Submitted to: Meeting Proceedings
Publication Type: Proceedings
Publication Acceptance Date: 7/22/2008
Publication Date: 12/1/2008
Citation: Jalankuzov, T., Suleimenov, B., Busscher, W.J. 2008. Management of sierozem soils for irrigated cotton production in South Kazakhstan. In: Proceedings of Soils 2008: Soil-The Living Skin of Plant Earth Conference, December 1-5, 2008, Palmerston North, New Zealand. 2008 Thumb Drive.

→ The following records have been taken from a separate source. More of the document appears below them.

===== src/design/stt_params.svh =====
// Register offsets, field positions and reset values of the standard timer
`ifndef STT_PARAMS_SVH
`define STT_PARAMS_SVH

// ****************************************
// Register word addresses (one per 32-bit register)
// ****************************************
`define STT_ADDR_CTRL0 4'h0
`define STT_ADDR_CTRL1 4'h1
`define STT_ADDR_COUNT 4'h2
`define STT_ADDR_CMPA 4'h3
`define STT_ADDR_PERIOD 4'h4
`define STT_ADDR_FLAGS 4'h5

// ****************************************
// Field positions
// ****************************************
`define STT_C0_PAUSE 7
`define STT_C0_CLKSEL_HI 6
`define STT_C0_CLKSEL_LO 4
`define STT_C0_RUN 3
`define STT_C1_MODE_HI 7
`define STT_C1_MODE_LO 6
`define STT_C1_PIN_HI 5
`define STT_C1_PIN_LO 4
`define STT_C1_INIT 3
`define STT_C1_INV 2
`define STT_C1_SWAP 1
`define STT_C1_CCLR 0
`define STT_FL_A 0
`define STT_FL_P 1
`define STT_FL_IRQ 2

// ****************************************
// Reset values
// ****************************************
`define STT_RST_BYTE 8'h00
`define STT_RST_WORD 16'h0000
`define STT_RST_PRESC 2'h3
`define STT_RST_BUS 32'h00000000

`endif


===== src/design/stt_pkg.sv =====
// Types shared by the standard timer design
package stt_pkg;
    // Operating modes as held in the mode select field
    typedef enum logic [1:0] {
        STT_MODE_CMP = 2'h0,
        STT_MODE_CAP = 2'h1,
        STT_MODE_PWM = 2'h2,
        STT_MODE_TMR = 2'h3
    } stt_mode_t;
    // Bus slave handshake state
    typedef enum logic [0:0] {
        STT_BUS_IDLE,
        STT_BUS_ACK
    } stt_bus_t;
endpackage
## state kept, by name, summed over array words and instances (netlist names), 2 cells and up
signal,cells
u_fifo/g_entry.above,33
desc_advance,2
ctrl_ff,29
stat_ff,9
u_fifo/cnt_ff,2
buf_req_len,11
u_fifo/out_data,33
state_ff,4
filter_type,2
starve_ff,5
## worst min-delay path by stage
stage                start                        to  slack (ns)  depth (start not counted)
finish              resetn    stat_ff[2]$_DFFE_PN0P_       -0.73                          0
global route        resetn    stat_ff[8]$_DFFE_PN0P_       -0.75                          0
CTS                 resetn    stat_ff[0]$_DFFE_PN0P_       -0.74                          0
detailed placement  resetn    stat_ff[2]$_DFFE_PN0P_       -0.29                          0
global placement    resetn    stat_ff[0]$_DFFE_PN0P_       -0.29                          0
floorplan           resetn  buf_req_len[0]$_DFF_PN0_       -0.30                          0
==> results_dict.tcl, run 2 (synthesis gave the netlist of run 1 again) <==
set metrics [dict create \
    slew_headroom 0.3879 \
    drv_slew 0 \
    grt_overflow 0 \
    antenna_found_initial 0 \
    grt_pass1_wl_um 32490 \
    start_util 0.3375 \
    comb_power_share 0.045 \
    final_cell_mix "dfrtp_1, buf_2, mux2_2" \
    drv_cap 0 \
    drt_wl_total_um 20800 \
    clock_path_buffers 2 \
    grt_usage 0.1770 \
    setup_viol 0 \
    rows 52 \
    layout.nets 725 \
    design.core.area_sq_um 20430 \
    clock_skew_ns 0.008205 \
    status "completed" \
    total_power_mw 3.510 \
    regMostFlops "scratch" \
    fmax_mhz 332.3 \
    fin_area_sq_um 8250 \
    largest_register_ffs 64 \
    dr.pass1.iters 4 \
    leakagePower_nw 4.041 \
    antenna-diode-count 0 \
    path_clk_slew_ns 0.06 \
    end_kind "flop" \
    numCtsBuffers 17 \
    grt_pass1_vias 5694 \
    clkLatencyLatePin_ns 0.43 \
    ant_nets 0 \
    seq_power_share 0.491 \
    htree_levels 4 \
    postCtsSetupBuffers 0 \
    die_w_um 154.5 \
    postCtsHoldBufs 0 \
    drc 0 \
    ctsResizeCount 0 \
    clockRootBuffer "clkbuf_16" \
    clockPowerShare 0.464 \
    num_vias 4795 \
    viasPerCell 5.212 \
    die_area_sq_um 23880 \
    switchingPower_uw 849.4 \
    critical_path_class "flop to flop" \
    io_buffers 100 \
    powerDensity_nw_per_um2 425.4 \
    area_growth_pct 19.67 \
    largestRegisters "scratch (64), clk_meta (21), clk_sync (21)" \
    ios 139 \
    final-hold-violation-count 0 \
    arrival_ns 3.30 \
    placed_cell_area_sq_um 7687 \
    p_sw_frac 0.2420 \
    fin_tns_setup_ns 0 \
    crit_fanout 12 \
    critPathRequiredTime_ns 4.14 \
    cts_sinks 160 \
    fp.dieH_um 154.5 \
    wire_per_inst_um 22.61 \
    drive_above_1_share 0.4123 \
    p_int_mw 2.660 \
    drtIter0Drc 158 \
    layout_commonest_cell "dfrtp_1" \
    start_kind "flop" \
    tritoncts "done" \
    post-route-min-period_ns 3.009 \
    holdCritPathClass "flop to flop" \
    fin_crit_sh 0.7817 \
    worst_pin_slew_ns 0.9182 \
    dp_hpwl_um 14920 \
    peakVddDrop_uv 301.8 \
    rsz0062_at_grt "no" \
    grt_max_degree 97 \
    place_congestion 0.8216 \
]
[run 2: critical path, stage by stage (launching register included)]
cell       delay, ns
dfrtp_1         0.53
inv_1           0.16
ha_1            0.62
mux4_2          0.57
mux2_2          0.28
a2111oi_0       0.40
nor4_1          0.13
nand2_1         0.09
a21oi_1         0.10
===== src/core/gac_lane.sv =====
// Purpose: merge one byte lane of a configuration write
// Assumes: mask marks bits that software may change
// Notes: purely combinational
`timescale 1ns/1ps
module gac_lane (
	// lane inputs
	input wire logic [7:0] old_byte,
	input wire logic [7:0] new_byte,
	input wire logic [7:0] mask,
	input wire logic enable,
	// merged lane
	output logic [7:0] merged
);
	logic [7:0] take;

	// only masked bits of an enabled lane follow the write data
	always_comb begin
		take = enable ? mask : 8'h00;
		merged = (old_byte & ~take) | (new_byte & take);
	end
endmodule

Technical Abstract: Because cotton is an important crop in South Kazakhstan, it is irrigated to get economically viable yields. Irrigation management is challenging because water and soils are saline and because water must be conserved so that some of it can refill the Aral Sea. From 2006 to 2008, we grew furrow-irrigated cotton on non-saline, moderately-saline, highly-saline sierozem soils. At the beginning of the growing seasons, these treatments were leached with 20-cm of water to flush salts out of the soil. A fourth treatment included pasture as a non-cropped, non-irrigated control. Salts contents of the various treatments were 8700 mg/kg for the pasture, 2350 to 2550 mg/kg for the non-saline and moderately-saline, and 4350 mg/kg in the highly-saline soils. The higher salinity of the pasture attested to the leaching of salts from the irrigated-cotton treatments by relatively pure irrigation water from the Syr River (1.17 g/L to 1.37 g/L). The pasture had more organic matter, more evidence of invertebrate activity, and no pans; the cotton treatments had a plow pan at 20- to 30-cm depth and an agric horizon/pan at 30- to 40-cm depth. Seed cotton yields were about the same for the non- and moderately-saline treatments (2530 and 2180 kg/ha) and about half that at the highly saline treatment (1250 kg/ha) despite leaching with irrigation water. Cotton management at highly saline treatments needed to have more irrigation leaching salts out of the root zone or more salt tolerant varieties of cotton.